View on GitHub

AlignMe

Pairwise alignment of membrane protein sequences

Running AlignMe on a Local Download

Jump to section on:

Getting started

To run AlignMe on the command line in a terminal use:

alignme

To get an overview of available options, see overview, or call:

./alignme -help

The program reads a variety of flags that are explained in this manual, and that can be provided in any order. Flgas start with the ‘-‘ symbol and expect a filename or a value to follow. There are required flags that have no default values defined and that will cause error messages when missing. The optional flags have default values, and these are printed as warnings when the flag is not given. (Look at the examples section for more information about warnings.)


Required inputs

There are three required inputs for every AlignMe calculation: 1) the first sequence or profile 2) the second sequence or profile 3) a file containing the similarity metrics to be used, or “similarity score file”

These inputs can be combined to run AlignMe in a number of different modes. General information about the required inputs is given below. Specific examples of various standard alignment types are provided here:

  1. Pair-wise Sequence-to-sequence. These are the most common.
  2. Alignment of two Multiple Sequence Alignments
  3. Pair-wise profile-to-profile alignments

Sequence or profile inputs

To parse the sequence inputs, one of the following two pairs of flags has to be provided:

-fasta_file1 <filename1> -fasta_file2 <filename2>
or
-msa_file1 <filename1> -msa_file2 <filename2>

where fasta_file = filename of the file containing a primary sequence in Fasta format, and
msa_file = filename of multiple-sequence alignment that will be converted to a family-averaged hydropathy profile.

Similarity score file

The so-called “similarity score file” contains information about the similarity metrics that you wish to use to construct your alignment.

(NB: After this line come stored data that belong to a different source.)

===== src/rtl/edd_chan.sv =====
// One color channel of the dither datapath: diffused-error accumulation and requantization.
// Depends on edd_pkg.
module edd_chan (
   input  edd_pkg::pix_type  pix,
   input  logic [2:0]        shift,
   input  edd_pkg::pix_type  step,
   input  edd_pkg::edge_type edges,
   input  edd_pkg::err_type  err_above_left,
   input  edd_pkg::err_type  err_above,
   input  edd_pkg::err_type  err_above_right,
   input  edd_pkg::err_type  err_left,
   output edd_pkg::pix_type  quant,
   output edd_pkg::err_type  err
);
   import edd_pkg::*;

   pix_type     v1;
   pix_type     v2;
   pix_type     v3;
   pix_type     v4;
   logic [15:0] prod;

   always_comb begin
      v1 = edges.use_above_left ? add_clamped(pix, err_above_left, WEIGHT_ABOVE_LEFT) : pix;
      v2 = edges.use_above ? add_clamped(v1, err_above, WEIGHT_ABOVE) : v1;
      v3 = edges.use_above_right ? add_clamped(v2, err_above_right, WEIGHT_ABOVE_RIGHT) : v2;
      v4 = edges.use_left ? add_clamped(v3, err_left, WEIGHT_LEFT) : v3;
      prod  = 16'(v4 >> shift) * 16'(step);
      quant = prod[7:0];
      err   = $signed({1'b0, v4}) - $signed({1'b0, quant});
   end

endmodule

The file is called from the command line using the following flag:

-similarity_score_file <filename>

The similarity score metrics can be any combination of primary sequence, hydropathy scale, or profiles such as from secondary structure or transmembrane predictions. Each row in the similarity score file must start with a weight, which indicates the influence of the chosen parameter on the alignment. If you are using only one type of similarity measure, then this value should be 1.0. The entry after the option “type:” describes the type of alignment to be created. In the simplest example, for an alignment based on a substitution matrix, the similarity score file would contain this line:

weight: 1.0 type: SequenceSimilarity file: ./examples/matrices/blosum62.mat

Every input line must end with a carriage return/new line, otherwise the entry will not be read.

More details about similarity score files can be found in the examples.


Optional flags

Anchors

Adding a list of positions that will be fixed can be carried out using this flag: -anchors <filename> The format of this file is described here. More detail can be found in the section on Anchors.

Gap penalties

In any alignment two conditions exist, namely, sections of sequences match or they do not match. Mismatches are reflected by the introduction of gaps. Therefore, the quality of the alignment will be influenced not only by the similarity measures but also the criteria of introducing gaps; the latter are known as gap penalties. There are no “correct” values for gap penalties, instead they have to be adjusted by experience or optimization based on knowledge of “correct” alignments. Correspondingly, AlignMe has a variety of flags to control gap penalties.

The basic gap penalty scheme consists of two different penalties:

-gap_opening_penalty <value>
-gap_extension_penalty <value>

Typically, alignments with fewer and longer gaps are preferred over many short gaps. Therefore to open a new gap is usually assigned a higher penalty than to extend an existing gap. By default a gap opening penalty of 10 and a gap extension penalty of 1 are used. Different values can be set using these flags. Both values must be positive integers or fractions (no commas). This basic scheme corresponds to the “2 penalties” option on the webserver.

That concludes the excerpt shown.